=== PROBLEM DESCRIPTION ===
Take every line containing "left" out of the records.

=== Saved entries ===
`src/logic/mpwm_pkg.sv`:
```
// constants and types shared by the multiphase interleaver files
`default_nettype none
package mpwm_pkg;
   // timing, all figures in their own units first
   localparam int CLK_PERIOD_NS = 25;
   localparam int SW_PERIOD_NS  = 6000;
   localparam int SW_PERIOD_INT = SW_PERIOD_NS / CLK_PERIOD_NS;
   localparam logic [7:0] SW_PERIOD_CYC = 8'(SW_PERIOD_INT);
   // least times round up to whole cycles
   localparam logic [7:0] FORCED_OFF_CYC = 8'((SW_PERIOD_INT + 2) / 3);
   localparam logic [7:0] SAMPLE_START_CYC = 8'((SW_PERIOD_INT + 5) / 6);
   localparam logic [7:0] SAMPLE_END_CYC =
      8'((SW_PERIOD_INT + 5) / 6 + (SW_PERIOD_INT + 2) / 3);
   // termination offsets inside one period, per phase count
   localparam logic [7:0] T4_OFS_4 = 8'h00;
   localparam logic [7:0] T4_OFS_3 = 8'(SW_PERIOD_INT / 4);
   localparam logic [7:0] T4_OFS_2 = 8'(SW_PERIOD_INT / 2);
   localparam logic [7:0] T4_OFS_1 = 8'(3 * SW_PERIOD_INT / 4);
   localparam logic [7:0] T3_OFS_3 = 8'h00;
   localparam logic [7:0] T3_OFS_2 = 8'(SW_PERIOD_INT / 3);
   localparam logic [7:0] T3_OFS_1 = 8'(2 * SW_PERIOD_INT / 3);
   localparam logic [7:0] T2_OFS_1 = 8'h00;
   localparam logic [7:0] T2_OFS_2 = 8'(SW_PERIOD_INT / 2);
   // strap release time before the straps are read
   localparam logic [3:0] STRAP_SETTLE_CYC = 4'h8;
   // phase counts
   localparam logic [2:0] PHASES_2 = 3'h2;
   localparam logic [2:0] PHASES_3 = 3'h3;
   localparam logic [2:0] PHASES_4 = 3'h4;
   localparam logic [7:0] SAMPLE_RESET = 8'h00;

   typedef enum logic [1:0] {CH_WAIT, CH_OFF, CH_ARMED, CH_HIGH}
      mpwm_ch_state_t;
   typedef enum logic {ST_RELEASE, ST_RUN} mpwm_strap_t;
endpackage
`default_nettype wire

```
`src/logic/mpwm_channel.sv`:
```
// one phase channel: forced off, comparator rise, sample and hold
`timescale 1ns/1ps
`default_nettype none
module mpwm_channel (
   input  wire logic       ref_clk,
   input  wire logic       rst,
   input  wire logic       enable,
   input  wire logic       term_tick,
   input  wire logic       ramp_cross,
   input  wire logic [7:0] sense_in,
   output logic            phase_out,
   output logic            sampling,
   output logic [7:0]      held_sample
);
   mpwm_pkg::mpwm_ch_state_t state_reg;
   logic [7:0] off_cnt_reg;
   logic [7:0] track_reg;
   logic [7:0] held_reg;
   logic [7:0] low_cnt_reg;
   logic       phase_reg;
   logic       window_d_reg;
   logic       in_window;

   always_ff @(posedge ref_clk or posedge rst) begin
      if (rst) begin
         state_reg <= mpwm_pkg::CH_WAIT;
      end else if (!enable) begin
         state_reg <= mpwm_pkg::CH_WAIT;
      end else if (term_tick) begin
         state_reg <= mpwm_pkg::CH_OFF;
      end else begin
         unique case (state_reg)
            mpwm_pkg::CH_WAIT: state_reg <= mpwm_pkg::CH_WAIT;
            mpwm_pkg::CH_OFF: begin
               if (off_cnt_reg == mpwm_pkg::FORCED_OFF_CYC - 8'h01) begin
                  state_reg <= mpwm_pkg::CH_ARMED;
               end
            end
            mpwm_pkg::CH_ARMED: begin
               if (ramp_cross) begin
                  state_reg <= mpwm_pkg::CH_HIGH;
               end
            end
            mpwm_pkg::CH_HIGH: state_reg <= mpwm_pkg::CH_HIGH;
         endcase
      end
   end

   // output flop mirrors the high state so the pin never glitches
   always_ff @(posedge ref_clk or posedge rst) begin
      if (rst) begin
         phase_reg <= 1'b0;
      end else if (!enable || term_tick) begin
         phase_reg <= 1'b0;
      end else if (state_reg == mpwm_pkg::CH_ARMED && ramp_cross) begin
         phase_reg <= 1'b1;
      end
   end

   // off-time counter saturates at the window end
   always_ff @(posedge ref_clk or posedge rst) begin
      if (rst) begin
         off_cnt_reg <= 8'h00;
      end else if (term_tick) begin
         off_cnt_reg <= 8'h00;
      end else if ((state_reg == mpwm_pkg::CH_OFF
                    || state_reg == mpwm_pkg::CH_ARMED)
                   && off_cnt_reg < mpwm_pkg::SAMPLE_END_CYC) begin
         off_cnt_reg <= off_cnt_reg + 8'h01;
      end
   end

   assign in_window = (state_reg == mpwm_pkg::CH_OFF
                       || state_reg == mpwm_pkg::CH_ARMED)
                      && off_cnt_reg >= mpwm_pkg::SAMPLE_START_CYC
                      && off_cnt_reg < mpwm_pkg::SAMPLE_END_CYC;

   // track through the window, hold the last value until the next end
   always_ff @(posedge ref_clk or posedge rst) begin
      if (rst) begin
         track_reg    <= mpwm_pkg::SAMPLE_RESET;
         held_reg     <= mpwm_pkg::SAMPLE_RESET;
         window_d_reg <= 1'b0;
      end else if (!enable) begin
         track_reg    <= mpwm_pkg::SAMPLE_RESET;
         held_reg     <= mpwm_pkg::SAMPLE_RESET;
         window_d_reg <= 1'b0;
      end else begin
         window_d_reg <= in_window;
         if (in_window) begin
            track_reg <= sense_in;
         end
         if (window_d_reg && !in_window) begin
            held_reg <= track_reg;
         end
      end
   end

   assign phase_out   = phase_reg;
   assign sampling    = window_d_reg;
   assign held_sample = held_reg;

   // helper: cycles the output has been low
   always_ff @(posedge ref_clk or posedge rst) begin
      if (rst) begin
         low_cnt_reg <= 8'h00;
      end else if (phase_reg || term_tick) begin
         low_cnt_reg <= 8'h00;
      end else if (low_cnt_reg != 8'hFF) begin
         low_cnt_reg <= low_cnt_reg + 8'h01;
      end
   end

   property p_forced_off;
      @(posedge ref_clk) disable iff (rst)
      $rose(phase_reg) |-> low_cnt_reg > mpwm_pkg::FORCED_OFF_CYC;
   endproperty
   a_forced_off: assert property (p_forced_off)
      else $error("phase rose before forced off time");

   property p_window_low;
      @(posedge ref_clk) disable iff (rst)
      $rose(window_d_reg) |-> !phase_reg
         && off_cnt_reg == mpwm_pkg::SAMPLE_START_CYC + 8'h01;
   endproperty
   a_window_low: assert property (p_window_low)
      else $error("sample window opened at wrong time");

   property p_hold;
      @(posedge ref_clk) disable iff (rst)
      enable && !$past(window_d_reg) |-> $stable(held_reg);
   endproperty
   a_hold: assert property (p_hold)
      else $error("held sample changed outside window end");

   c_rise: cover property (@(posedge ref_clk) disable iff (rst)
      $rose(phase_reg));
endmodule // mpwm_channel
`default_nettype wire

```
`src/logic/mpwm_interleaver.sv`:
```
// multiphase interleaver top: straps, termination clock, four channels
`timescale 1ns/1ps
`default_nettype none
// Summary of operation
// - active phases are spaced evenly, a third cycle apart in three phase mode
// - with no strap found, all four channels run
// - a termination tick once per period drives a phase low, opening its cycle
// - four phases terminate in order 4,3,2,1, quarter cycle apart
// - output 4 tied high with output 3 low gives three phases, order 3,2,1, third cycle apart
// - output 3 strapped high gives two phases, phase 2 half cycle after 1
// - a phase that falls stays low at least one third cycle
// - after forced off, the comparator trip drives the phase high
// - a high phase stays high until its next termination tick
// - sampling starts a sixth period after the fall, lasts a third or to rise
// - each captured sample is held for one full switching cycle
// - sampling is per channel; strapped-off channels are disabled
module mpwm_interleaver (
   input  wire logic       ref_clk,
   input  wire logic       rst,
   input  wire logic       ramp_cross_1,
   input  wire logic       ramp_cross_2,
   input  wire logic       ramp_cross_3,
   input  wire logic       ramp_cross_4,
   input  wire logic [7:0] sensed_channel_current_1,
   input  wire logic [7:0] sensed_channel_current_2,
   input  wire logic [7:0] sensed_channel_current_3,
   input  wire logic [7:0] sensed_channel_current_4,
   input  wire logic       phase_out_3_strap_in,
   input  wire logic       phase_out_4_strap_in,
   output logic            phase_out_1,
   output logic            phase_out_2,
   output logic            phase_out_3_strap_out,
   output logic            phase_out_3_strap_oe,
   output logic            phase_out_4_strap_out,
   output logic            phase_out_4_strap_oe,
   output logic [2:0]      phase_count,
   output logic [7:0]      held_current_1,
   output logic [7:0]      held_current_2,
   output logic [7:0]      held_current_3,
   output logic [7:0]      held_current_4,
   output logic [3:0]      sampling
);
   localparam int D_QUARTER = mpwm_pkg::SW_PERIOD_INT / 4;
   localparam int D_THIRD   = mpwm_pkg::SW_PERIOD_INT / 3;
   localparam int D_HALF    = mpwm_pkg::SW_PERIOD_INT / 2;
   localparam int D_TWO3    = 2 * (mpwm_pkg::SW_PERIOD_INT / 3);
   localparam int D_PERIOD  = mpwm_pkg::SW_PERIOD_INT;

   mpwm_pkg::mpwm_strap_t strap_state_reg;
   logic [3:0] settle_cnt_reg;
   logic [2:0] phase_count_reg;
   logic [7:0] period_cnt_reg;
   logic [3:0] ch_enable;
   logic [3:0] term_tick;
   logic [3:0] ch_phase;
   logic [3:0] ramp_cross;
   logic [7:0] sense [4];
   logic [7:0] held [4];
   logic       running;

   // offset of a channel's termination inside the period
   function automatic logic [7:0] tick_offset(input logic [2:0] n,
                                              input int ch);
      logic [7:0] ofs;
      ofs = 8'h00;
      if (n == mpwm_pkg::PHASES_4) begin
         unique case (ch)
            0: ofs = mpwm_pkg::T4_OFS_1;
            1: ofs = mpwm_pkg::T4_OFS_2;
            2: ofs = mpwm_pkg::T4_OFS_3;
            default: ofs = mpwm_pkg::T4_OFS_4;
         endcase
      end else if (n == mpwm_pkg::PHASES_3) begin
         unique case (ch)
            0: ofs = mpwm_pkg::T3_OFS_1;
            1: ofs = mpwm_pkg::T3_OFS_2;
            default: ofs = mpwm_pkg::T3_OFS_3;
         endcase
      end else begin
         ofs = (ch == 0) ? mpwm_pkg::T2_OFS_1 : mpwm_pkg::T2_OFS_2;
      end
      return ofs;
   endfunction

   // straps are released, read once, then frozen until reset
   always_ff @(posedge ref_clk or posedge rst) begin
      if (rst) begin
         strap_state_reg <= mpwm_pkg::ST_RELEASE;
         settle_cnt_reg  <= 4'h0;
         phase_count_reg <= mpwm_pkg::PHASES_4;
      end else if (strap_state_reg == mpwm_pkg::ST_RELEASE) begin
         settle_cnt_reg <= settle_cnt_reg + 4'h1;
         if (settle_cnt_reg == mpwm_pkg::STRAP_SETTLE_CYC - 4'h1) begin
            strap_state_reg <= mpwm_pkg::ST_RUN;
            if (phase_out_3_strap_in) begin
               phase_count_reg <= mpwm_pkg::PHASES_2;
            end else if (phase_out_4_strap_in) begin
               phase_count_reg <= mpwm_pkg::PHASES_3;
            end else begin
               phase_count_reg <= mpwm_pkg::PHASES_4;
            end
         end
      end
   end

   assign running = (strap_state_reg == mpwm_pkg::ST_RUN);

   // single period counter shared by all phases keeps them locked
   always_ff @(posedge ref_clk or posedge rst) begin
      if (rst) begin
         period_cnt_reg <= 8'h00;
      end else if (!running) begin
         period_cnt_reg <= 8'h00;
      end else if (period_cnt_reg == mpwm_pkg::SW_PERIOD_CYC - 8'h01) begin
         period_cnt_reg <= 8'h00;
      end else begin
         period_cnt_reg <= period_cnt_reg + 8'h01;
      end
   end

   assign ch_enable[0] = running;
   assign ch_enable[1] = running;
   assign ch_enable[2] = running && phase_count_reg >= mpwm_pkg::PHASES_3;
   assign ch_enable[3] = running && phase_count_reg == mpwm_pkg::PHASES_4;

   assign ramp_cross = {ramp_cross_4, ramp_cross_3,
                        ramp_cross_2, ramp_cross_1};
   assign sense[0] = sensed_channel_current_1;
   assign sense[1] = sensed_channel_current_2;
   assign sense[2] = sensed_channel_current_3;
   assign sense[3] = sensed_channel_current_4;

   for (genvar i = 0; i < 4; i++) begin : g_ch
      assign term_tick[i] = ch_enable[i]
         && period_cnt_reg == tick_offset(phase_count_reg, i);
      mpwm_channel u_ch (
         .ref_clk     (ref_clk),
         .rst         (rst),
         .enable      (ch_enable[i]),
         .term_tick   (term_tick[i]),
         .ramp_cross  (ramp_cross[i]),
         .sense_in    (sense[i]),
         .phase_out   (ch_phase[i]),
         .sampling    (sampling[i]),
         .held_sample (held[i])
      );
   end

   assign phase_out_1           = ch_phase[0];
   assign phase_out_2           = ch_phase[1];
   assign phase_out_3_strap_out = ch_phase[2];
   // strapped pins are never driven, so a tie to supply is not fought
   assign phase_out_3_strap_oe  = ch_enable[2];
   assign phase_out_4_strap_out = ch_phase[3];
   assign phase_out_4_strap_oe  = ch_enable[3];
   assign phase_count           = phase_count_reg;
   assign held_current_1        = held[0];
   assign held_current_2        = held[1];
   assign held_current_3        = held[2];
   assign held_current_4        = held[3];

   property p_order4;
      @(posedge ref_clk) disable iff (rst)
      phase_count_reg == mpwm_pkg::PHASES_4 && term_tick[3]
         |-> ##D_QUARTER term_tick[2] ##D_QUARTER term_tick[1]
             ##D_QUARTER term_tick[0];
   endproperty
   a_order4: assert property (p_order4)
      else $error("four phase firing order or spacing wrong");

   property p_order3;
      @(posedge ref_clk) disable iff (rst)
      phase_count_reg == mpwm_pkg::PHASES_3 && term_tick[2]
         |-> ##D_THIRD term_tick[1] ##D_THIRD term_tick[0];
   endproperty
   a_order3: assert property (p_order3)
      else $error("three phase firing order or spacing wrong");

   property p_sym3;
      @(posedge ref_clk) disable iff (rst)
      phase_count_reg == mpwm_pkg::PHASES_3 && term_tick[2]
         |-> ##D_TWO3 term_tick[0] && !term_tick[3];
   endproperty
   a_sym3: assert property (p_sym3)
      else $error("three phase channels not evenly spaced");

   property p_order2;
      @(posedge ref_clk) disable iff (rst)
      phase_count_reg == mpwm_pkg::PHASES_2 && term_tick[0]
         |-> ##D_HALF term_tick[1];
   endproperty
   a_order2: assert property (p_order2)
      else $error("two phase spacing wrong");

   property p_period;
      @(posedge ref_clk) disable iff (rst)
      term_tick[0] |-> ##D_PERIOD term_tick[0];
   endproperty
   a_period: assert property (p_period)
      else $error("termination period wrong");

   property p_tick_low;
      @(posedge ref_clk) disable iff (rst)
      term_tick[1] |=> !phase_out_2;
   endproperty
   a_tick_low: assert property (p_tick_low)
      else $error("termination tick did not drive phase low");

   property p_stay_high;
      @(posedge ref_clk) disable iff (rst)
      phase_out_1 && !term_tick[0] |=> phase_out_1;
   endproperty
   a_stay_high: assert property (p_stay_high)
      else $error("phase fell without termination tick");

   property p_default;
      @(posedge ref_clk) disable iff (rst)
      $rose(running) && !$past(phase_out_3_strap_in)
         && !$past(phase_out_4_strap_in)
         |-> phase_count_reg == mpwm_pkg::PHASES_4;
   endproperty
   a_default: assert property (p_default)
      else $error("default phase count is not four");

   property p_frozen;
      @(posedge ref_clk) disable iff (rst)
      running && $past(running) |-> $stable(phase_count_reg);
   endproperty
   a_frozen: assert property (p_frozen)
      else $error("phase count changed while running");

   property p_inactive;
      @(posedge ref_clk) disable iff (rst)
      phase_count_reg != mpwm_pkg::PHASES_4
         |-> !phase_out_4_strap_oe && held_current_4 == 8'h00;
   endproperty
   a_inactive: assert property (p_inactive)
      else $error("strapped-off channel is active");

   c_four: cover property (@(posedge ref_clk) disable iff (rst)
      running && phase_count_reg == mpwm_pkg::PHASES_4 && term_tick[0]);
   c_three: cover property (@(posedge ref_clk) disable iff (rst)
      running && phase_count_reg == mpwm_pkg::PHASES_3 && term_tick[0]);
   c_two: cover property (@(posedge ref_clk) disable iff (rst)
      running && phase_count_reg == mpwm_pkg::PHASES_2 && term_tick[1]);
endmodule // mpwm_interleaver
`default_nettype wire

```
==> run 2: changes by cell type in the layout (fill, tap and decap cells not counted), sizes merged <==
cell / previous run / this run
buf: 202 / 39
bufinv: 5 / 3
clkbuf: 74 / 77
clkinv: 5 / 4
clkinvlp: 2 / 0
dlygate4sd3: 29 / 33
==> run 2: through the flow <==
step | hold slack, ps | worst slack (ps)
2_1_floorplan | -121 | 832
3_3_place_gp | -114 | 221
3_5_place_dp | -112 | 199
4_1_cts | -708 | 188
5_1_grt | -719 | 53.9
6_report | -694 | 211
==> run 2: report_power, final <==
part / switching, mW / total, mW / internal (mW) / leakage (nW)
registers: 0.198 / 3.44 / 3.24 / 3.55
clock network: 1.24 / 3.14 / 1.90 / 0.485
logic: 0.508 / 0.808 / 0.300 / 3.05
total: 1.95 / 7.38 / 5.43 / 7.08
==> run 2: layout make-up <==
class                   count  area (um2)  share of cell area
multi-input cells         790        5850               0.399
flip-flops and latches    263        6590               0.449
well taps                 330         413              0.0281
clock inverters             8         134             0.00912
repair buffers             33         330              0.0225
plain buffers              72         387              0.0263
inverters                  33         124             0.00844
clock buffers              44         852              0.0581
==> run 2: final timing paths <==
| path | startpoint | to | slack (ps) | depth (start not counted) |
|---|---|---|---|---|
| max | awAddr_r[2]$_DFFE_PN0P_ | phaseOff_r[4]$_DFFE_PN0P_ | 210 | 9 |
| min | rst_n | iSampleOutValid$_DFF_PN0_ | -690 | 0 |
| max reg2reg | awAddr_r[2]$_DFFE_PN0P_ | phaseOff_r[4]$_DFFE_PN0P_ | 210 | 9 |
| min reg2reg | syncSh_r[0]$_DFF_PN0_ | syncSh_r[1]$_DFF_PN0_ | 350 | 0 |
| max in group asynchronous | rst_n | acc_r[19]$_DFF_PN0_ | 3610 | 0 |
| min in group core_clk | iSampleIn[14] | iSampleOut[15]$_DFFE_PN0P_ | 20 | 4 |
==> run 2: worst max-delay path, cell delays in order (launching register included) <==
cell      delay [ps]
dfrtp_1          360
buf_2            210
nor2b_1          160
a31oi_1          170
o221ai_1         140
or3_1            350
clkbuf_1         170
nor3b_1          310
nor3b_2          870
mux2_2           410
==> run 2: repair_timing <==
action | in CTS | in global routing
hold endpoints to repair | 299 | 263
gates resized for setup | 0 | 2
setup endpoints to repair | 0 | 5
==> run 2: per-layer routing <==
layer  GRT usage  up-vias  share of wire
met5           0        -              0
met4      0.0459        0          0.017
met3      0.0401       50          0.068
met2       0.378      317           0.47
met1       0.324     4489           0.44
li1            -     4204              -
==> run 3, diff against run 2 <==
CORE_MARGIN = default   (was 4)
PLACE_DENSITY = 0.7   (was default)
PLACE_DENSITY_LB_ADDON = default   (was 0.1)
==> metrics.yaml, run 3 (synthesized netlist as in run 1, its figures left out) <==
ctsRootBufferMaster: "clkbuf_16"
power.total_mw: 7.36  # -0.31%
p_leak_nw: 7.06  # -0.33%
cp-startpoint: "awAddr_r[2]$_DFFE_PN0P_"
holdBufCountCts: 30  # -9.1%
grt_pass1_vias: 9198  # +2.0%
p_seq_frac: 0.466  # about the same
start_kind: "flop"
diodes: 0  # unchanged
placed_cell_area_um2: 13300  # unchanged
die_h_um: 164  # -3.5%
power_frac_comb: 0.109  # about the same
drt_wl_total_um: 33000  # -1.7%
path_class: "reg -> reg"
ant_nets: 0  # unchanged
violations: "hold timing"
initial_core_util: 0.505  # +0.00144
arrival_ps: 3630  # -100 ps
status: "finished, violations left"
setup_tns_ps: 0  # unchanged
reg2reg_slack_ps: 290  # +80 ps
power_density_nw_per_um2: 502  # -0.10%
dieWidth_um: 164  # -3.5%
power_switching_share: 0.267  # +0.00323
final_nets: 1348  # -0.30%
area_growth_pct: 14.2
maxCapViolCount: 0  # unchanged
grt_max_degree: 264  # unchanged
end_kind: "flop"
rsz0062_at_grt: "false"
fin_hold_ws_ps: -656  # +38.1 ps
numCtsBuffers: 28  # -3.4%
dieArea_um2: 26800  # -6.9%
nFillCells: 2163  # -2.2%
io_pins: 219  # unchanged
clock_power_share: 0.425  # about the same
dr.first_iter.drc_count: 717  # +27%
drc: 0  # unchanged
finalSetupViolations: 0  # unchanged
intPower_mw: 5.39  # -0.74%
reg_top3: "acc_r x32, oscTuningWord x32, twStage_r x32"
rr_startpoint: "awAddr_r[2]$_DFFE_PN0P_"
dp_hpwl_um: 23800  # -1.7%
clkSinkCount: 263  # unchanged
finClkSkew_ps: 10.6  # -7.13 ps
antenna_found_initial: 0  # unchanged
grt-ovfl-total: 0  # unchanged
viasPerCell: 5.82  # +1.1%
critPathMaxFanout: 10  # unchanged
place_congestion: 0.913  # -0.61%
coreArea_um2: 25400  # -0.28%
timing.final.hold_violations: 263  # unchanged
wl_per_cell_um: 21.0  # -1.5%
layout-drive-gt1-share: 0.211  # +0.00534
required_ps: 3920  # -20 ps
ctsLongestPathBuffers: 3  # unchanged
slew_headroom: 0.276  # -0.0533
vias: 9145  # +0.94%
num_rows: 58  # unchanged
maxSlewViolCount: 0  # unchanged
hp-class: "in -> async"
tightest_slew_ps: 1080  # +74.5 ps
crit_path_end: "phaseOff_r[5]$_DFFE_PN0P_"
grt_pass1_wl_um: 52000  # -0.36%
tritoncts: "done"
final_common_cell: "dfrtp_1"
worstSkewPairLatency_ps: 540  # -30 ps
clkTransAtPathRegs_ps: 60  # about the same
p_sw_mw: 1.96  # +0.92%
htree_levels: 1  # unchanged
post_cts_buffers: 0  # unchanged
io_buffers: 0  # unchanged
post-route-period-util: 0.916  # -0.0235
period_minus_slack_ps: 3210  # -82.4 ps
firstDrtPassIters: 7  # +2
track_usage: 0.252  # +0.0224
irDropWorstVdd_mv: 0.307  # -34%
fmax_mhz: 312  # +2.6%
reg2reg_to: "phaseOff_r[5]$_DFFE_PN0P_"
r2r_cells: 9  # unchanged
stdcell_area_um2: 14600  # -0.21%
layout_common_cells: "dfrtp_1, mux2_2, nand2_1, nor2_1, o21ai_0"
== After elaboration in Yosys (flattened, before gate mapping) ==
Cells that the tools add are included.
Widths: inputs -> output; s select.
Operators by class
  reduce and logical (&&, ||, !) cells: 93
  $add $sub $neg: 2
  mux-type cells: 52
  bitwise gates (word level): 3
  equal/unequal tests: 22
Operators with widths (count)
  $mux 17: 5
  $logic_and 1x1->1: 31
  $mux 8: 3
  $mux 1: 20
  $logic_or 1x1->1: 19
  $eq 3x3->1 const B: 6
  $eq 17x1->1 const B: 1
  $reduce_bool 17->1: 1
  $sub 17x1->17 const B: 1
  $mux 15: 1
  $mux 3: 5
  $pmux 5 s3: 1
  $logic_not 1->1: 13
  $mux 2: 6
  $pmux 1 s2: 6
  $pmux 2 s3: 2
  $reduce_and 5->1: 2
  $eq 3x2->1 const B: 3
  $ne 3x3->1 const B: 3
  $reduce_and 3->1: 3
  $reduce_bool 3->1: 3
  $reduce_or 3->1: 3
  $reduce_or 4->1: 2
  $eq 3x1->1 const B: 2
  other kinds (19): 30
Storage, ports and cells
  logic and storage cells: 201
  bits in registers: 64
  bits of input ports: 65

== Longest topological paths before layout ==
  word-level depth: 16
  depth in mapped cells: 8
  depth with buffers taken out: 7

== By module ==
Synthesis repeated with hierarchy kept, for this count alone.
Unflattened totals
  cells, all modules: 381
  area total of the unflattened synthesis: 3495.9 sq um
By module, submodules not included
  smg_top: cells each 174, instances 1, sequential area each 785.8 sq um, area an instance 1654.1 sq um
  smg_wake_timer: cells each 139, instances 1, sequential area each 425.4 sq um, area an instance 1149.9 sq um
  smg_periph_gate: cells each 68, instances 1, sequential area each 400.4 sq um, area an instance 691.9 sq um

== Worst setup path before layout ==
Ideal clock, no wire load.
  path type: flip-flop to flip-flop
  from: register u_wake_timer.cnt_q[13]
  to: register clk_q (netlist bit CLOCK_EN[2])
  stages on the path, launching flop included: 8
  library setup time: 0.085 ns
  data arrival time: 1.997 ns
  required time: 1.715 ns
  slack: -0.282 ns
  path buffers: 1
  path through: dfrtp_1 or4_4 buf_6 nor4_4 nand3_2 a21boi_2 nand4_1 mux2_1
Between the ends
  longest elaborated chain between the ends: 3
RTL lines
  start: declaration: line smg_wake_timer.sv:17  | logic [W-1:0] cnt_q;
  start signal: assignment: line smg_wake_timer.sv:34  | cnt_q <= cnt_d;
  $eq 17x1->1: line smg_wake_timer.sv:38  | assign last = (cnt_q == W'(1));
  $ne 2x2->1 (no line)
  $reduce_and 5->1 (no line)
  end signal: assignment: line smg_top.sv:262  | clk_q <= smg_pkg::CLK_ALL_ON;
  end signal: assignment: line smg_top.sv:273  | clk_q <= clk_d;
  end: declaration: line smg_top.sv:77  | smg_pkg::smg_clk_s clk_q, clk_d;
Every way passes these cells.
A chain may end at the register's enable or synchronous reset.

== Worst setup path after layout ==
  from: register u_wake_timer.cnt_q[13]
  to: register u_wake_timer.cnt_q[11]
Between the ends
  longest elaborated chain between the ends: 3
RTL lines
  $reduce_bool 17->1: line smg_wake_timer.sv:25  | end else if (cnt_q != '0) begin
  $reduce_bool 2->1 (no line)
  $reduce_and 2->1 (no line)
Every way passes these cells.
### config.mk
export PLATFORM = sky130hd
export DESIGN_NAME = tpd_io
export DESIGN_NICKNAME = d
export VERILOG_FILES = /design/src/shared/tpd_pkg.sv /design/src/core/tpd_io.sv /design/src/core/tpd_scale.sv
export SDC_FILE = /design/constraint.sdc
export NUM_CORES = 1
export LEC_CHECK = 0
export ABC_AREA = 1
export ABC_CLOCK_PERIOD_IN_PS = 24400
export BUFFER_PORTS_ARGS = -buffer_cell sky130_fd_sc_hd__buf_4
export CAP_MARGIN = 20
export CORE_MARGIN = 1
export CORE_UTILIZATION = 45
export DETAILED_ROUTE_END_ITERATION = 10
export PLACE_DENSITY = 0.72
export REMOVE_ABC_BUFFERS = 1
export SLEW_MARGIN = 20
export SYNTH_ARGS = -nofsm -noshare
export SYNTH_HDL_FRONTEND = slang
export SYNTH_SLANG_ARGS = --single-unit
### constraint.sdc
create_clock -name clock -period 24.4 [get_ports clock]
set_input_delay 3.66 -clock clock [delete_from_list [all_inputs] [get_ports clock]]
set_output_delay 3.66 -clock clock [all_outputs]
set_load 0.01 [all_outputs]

=== ANSWER BOX ===
==> metrics.yaml, run 3 (synthesized netlist as in run 1, its figures left out) <==
status: "finished, violations left"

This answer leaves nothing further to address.